*Work to be completed*:
Below are lines of data, and only some are wanted. Please repeat exactly those from the line that has "sky130_fd_sc_hd__mux2_2,9,9" through the line that has "Sequential cell: 32 / 32.7".

Saved data entries
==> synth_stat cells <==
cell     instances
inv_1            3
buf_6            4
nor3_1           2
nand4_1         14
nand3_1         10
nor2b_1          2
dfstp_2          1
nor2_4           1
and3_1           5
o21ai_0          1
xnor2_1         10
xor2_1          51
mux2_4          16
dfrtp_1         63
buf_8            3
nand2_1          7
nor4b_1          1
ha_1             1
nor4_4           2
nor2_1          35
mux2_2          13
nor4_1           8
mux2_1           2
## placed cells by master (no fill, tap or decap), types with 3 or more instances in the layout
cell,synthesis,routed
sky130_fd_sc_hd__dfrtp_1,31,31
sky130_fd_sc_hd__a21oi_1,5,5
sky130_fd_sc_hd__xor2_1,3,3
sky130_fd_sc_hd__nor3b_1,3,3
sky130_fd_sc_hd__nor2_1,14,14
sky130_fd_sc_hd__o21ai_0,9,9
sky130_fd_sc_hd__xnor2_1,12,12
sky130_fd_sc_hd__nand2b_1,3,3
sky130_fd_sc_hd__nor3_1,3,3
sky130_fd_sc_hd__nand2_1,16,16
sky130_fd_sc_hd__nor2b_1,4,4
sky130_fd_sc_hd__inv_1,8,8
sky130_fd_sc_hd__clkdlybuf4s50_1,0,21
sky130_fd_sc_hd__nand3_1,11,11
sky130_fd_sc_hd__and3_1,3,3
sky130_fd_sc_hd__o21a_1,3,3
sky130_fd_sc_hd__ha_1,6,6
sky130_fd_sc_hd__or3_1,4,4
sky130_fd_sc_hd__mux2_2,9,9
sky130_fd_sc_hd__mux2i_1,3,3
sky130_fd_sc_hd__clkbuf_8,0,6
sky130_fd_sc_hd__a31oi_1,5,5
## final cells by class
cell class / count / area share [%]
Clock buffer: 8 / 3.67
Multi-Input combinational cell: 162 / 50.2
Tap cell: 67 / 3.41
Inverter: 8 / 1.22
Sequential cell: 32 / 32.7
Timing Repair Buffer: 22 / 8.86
==> ./run.sh <==
#!/bin/bash
# OpenROAD 26Q1-2900-gdf79404cd8, Yosys 0.63+post, stock flow scripts
make -C /OpenROAD-flow-scripts/flow DESIGN_CONFIG=/design/flow/config.mk WORK_HOME=/design/flow/orfs finish
==> ./config.mk <==
export PLATFORM = sky130hd
export DESIGN_NAME = cacheReg
export DESIGN_NICKNAME = cacheReg
export VERILOG_FILES = /design/flow/design.v
export SDC_FILE = /design/flow/constraint.sdc
export NUM_CORES = 4
export LEC_CHECK = 1
export CORE_UTILIZATION = 50
==> ./constraint.sdc <==
current_design cacheReg

set clk_period 2.8
set clk_io_pct 0.2

create_clock -name clk0 -period $clk_period [get_ports {clk}]

set non_clock_inputs [all_inputs -no_clocks]
set_input_delay [expr $clk_period * $clk_io_pct] -clock clk0 $non_clock_inputs
set_output_delay [expr $clk_period * $clk_io_pct] -clock clk0 [all_outputs]
==> ./config.mk <==
export PLATFORM = sky130hd
export DESIGN_NAME = alu
export DESIGN_NICKNAME = alu
export VERILOG_FILES = /design/flow/design.v
export SDC_FILE = /design/flow/constraint.sdc
export NUM_CORES = 4
export LEC_CHECK = 1
export CORE_UTILIZATION = 50
==> ./constraint.sdc <==
current_design alu

set clk_period 8.6
set clk_io_pct 0.2

create_clock -name clk0 -period $clk_period

set non_clock_inputs [all_inputs -no_clocks]
set_input_delay [expr $clk_period * $clk_io_pct] -clock clk0 $non_clock_inputs
set_output_delay [expr $clk_period * $clk_io_pct] -clock clk0 [all_outputs]
==> ./design.v <==
module alu(
    input [15:0] operand1,
    input [15:0] operand2,
    input [2:0] code,
    output reg [15:0] result
);
always @ (operand1 or operand2 or code) begin
    case (code)
        3'b000: result <= operand1 + operand2;  
        3'b001: result <= operand1 - operand2;  
        3'b010: result <= operand1 & operand2;  
        3'b011: result <= operand1 | operand2;  
        3'b100: result <= operand1 ^ operand2;  
        3'b101: result <= operand1 << operand2;  
        3'b110: result <= operand1 >> operand2;  
        default: result <= 4'b0;  
    endcase
end
endmodule
==> ./run.sh <==
#!/bin/bash
# OpenROAD 26Q1-2900-gdf79404cd8, Yosys 0.63+post, stock flow scripts
make -C /OpenROAD-flow-scripts/flow DESIGN_CONFIG=/design/flow/config.mk WORK_HOME=/design/flow/orfs finish
==> qor.yml <==
outcome: "completed"
flops: 0
area_leaders: "ha_1 17%, mux2i_1 8.1%, mux4_2 7.5%"
final_core_util_pct: 59.9
lay_top_count: "clkdlybuf4s50_1"
holdWs_ns: 4.61
drive_above_1_share_pct: 7.88
relSlewSlack_pct: 60.0
yosys.area.top_type: "ha_1"
cts_setup_buffers: 0
warning_count: 50
power.density_mw_per_mm2: 61.6
diodes: 0
arrival_ns: 5.82
gr-total-overflow: 0
drt-total-wl_microns: 11800
grt.total_usage_pct: 32.8
synth_area_sq_mm: 0.00358
final_cell_mix: "50 x clkdlybuf4s50_1, 48 x ha_1, 43 x nor2_1"
portBuffers: 51
fp-utilization_pct: 52.1
p_leak_nw: 1.75
synth_seq_share_pct: 0
cp_max_fo: 15
report.final.slew_viol_count: 0
wl_per_cell_microns: 20.0
end_kind: "output port"
yosysUniqueCellTypes: 66
start_kind: "primary input"
finalCritPeriodShare_pct: 87.7
hold_violations: 0
syn2layout_area_growth_pct: 15.0
clkbuf_count: 0
drc_errors: 0
place_hpwl_microns: 8930
critPathKind: "primary input to output port"
netlist.area_leader.share_pct: 16.8
syn_inst: 462
grt_max_degree: 39
num-fill-cells: 654
first_pass_iters: 5
via_per_inst: 6.41
min_period_ns: 7.54
grt_pass1_vias: 3370
drt_iter0_drc: 235
holdCritPathClass: "primary input to output port"
fin_setup_tns_ns: 0
yosys_cells: 462
worst_slew_pin_slew_ns: 0.598
rsz0062_at_grt: "no"
worst_slack_ns: 1.06
finalSetupViolations: 0
peakVddDrop_mv: 0.0337
rows: 30
io_pins: 51
critPathRequiredTime_ns: 6.88
die_w_microns: 86.6
syn_avg_cell_area_sq_um: 7.75
ant_nets: 0
regArea_sq_um: 0
grt_pass1_wl_microns: 18500
ctsHoldBuffers: 0
chipArea_sq_mm: 0.00750
ctsResizeCount: 0
place_ws_ns: 1.12
core_area_sq_mm: 0.00687
die_h_microns: 86.6
vias: 3787
ys_area_sq_mm: 0.00358
timing.fmax_mhz: 133
globalplace.congestion: 0.949
maxCapViolations: 0
synth_warnings: 1
antenna_found_initial: 0
==> path summary, 6_finish.rpt <==
| check | startpoint | to | slack, ns | depth (start not counted) |
|---|---|---|---|---|
| worst max-delay path | code[1] | result[12] | 1.06 | 14 |
| worst min-delay path | operand2[1] | result[1] | 4.61 | 5 |
==> cell type report <==
| type | instances | area, sq um | share of cell area [%] |
|---|---|---|---|
| inverter | 42 | 158 | 3.83 |
| multi-input combinational | 395 | 3280 | 79.7 |
| tap | 96 | 120 | 2.92 |
| timing repair buffer | 58 | 558 | 13.6 |
==> per-stage QoR <==
step | instances | instance area [sq um] | total power [mW]
CTS | 591 | 4120 | 0.251
floorplan | 462 | 3580 | 0.165
detailed placement | 591 | 4120 | 0.249
global placement | 591 | 4120 | 0.250
global route | 591 | 4120 | 0.279
finish | 591 | 4120 | 0.254
==> power by group <==
part	leakage, nW	internal (mW)	total, mW	switching (mW)
registers	0	0	0	0
logic	1.75	0.122	0.254	0.131
clock network	0	0	0	0
total	1.75	0.122	0.254	0.131
==> Yosys cell counts, types with 5 or more instances <==
library cell  instances
a211oi_1              5
a21o_1                6
a21oi_1              29
a22oi_1               6
a31oi_1               9
buf_2                 8
clkbuf_1              8
ha_1                 48
inv_1                40
mux2_2                8
mux2i_1              29
mux4_1                8
mux4_2               12
nand2_1              32
nand3_1               8
nor2_1               43
nor2b_1               8
nor3_1               10
o211ai_1              5
o21a_1                8
o21ai_0              20
o221ai_1              6
o32ai_1               5
xnor2_1              18
xor2_1                6
==> ./design.v <==
module immediate_generator(
	input wire [15:0] in_instruction,
	input in_clk,
	input wire in_rst,
	output reg [15:0] ot_immediate_output
);
always @(*) begin
	case (in_instruction[5:0])
		6'b001110	:	ot_immediate_output = { {5{in_instruction[15]}}, in_instruction[15:6], 1'b0 };  
		6'b001101	:	ot_immediate_output = { {5{in_instruction[15]}}, in_instruction[15:6], 1'b0 };  
		6'b010011	:	ot_immediate_output = { {5{in_instruction[15]}}, in_instruction[15:6], 1'b0 };  
		default	   :	ot_immediate_output = { {6{in_instruction[15]}}, in_instruction[15:6] };
	endcase
end
endmodule
==> ./run.sh <==
#!/bin/bash
# OpenROAD 26Q1-2900-gdf79404cd8, Yosys 0.63+post, stock flow scripts
make -C /OpenROAD-flow-scripts/flow DESIGN_CONFIG=/design/flow/config.mk WORK_HOME=/design/flow/orfs finish
==> ./config.mk <==
export PLATFORM = sky130hd
export DESIGN_NAME = immediate_generator
export DESIGN_NICKNAME = immediate_generator
export VERILOG_FILES = /design/flow/design.v
export SDC_FILE = /design/flow/constraint.sdc
export NUM_CORES = 4
export LEC_CHECK = 1
export CORE_AREA = 10 10 70 70
export DIE_AREA = 0 0 80 80
==> ./constraint.sdc <==
current_design immediate_generator

set clk_period 4.5
set clk_io_pct 0.2

create_clock -name clk0 -period $clk_period

set non_clock_inputs [all_inputs -no_clocks]
set_input_delay [expr $clk_period * $clk_io_pct] -clock clk0 $non_clock_inputs
set_output_delay [expr $clk_period * $clk_io_pct] -clock clk0 [all_outputs]
==> impl_metrics.tcl <==
# metrics dict for downstream scripts
set metrics [dict create \
    rows 21 \
    dpl_cell_area_um2 772 \
    postCtsHoldBufs 0 \
    via_per_inst 4.63 \
    path_delay_family "buffers and inverters" \
    fp.dieW_um 80 \
    critPathMaxFanout 10 \
    synth_seq_share_pct 0 \
    fp-utilization_pct 14.4 \
    maxSlewViolCount 0 \
    max_slew_margin_pct 58.7 \
    grt_pass1_vias 576 \
    worstPathArrival_ps 3030 \
    gr-max-usage-layer "met1" \
    drive_above_1_share_pct 15.2 \
    pwr-share-seq_pct 0 \
    grt_usage_pct 5.06 \
    rsz0062_at_grt "no" \
    lay_top_count "clkdlybuf4s50_1" \
    status "completed" \
    place.port_buffers 32 \
    syn_area_um2 490 \
    hold_violations 0 \
    fp.dieH_um 80 \
    max_stage_delay_ps 540 \
    drc 0 \
    first_pass_iters 4 \
    antenna_left 0 \
    worst_pin_slew_ps 618 \
    crit_buf_inv 2 \
    cp-end-kind "primary output" \
    cap_violations 0 \
    vias 579 \
    met1_usage_pct 7.51 \
    yosys-stat-cells 60 \
    power.switching_uw 20.6 \
    required_ps 3600 \
    grtUsageMet3_pct 1.82 \
    final_layout_top_logic_cells "clkdlybuf4s50_1, o21ai_1, o211ai_1, nand4b_1, o211ai_2" \
    setup_violations 0 \
    design.seq.count 0 \
    cts_resized 0 \
    yosys_area_um2 490 \
    syn_avg_cell_area_um2 8.17 \
    ios 34 \
    ir_drop_uv 38.7 \
    synth_cell_type_count 17 \
    power_frac_comb_pct 100.0 \
    grt_overflow 0 \
    tool_warnings 34 \
    fin_crit_ps 3930 \
    area_delta_synth_final_pct 57.4 \
    antenna_cells 0 \
    path_cells "clkdlybuf4s50_1 -> and4bb_1 -> o21a_1 -> o211ai_2 -> clkdlybuf4s50_1" \
    finalWorstSetupSlack_ps 570 \
    dp_slack_ps 578 \
    cp_common_cell "clkdlybuf4s50_1" \
    routed_wl_um 1760 \
    start_kind "input port" \
    min_path_type "in -> out" \
    grt_pass1_wl_um 2780 \
    grt_antenna_before_repair 0 \
    yosys_warnings 1 \
    power.share.clock_pct 0 \
    grtUsageMet2_pct 7.14 \
    synthCells 60 \
    post_cts_buffers 0 \
    crit_type "in -> out" \
    post-route-period-util_pct 87.3 \
    fin_area_um2 772 \
    leakagePower_uw 0.000233 \
    setup-tns-final_ps 0 \
    coreArea_um2 3420 \
    wire_per_inst_um 14.1 \
    ff_latch_area_um2 0 \
    die-area_um2 6400 \
    clock_buffers 0 \
    routabilityCongestion 0.764 \
    fillers 384 \
    p_int_uw 36.1 \
    crit_slowest_cell "and4bb_1" \
    switching_share_pct 36.3 \
    max_freq_mhz 254 \
    pwr_density_cell_nw_per_um2 73.4 \
    drt_iter0_markers 28 \
    grt_max_degree 12 \
]
-- layer usage --
| metal | up-vias | share of wire, % |
|---|---|---|
| met2 | 28 | 39 |
| met4 | 0 | 0 |
| li1 | 278 | - |
| met5 | - | 0 |
| met3 | 0 | 14 |
| met1 | 273 | 47 |
[./design.v]
parameter NUM_BITS=7;
module circuit(
  input logic [NUM_BITS:0] A, B,
  input logic[1:0] F,
  output logic [NUM_BITS:0] OUT,
  output logic FLAG_O
);
  wire[NUM_BITS:0] sum = A+B;
  always_comb begin
    case (F)
      2'b00 : OUT = A & B;
      2'b01 : OUT = A | B;
      2'b10 : OUT = A + B;
      2'b11 : OUT = A - B;
    endcase
    FLAG_O <= ~(A[NUM_BITS] ^ B[NUM_BITS]) & (sum[NUM_BITS] ^ A[NUM_BITS]);
  end
endmodule
[./run.sh]
#!/bin/bash
# OpenROAD 26Q1-2900-gdf79404cd8, Yosys 0.63+post, stock flow scripts
make -C /OpenROAD-flow-scripts/flow DESIGN_CONFIG=/design/flow/config.mk WORK_HOME=/design/flow/orfs finish
File: /design/flow/run.sh
#!/bin/bash
# OpenROAD 26Q1-2900-gdf79404cd8, Yosys 0.63+post, stock flow scripts
make -C /OpenROAD-flow-scripts/flow DESIGN_CONFIG=/design/flow/config.mk WORK_HOME=/design/flow/orfs finish
File: /design/flow/config.mk
export PLATFORM = sky130hd
export DESIGN_NAME = bits_adder
export DESIGN_NICKNAME = bits_adder
export VERILOG_FILES = /design/flow/design.v
export SDC_FILE = /design/flow/constraint.sdc
export NUM_CORES = 4
export LEC_CHECK = 1
export CORE_AREA = 10 10 70 70
export DIE_AREA = 0 0 80 80
File: /design/flow/constraint.sdc
current_design bits_adder

set clk_period 10.2
set clk_io_pct 0.2

create_clock -name clk0 -period $clk_period

set non_clock_inputs [all_inputs -no_clocks]
set_input_delay [expr $clk_period * $clk_io_pct] -clock clk0 $non_clock_inputs
set_output_delay [expr $clk_period * $clk_io_pct] -clock clk0 [all_outputs]
$ cat /design/flow/design.v
parameter ADDR_LENGTH = 2;
parameter DATA_LENGTH = 4;
module ram_rw(
  input logic clk, SEL, reset,
  input logic [DATA_LENGTH-1:0] Din,
  input logic [ADDR_LENGTH-1:0] Addr,
  output logic [DATA_LENGTH-1:0] Dout
);
  logic [DATA_LENGTH-1:0] mem [0:(1 << ADDR_LENGTH)-1];
  always_ff @(posedge clk) begin
      if (SEL) begin   
        if (reset)
          mem[Addr] <= 4'b0000;
        else
          mem[Addr] <= Din;
      end
    else       
      Dout <= mem[Addr];
  end
endmodule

*Answer area*:
sky130_fd_sc_hd__mux2_2,9,9
sky130_fd_sc_hd__mux2i_1,3,3
sky130_fd_sc_hd__clkbuf_8,0,6
sky130_fd_sc_hd__a31oi_1,5,5
## final cells by class
cell class / count / area share [%]
Clock buffer: 8 / 3.67
Multi-Input combinational cell: 162 / 50.2
Tap cell: 67 / 3.41
Inverter: 8 / 1.22
Sequential cell: 32 / 32.7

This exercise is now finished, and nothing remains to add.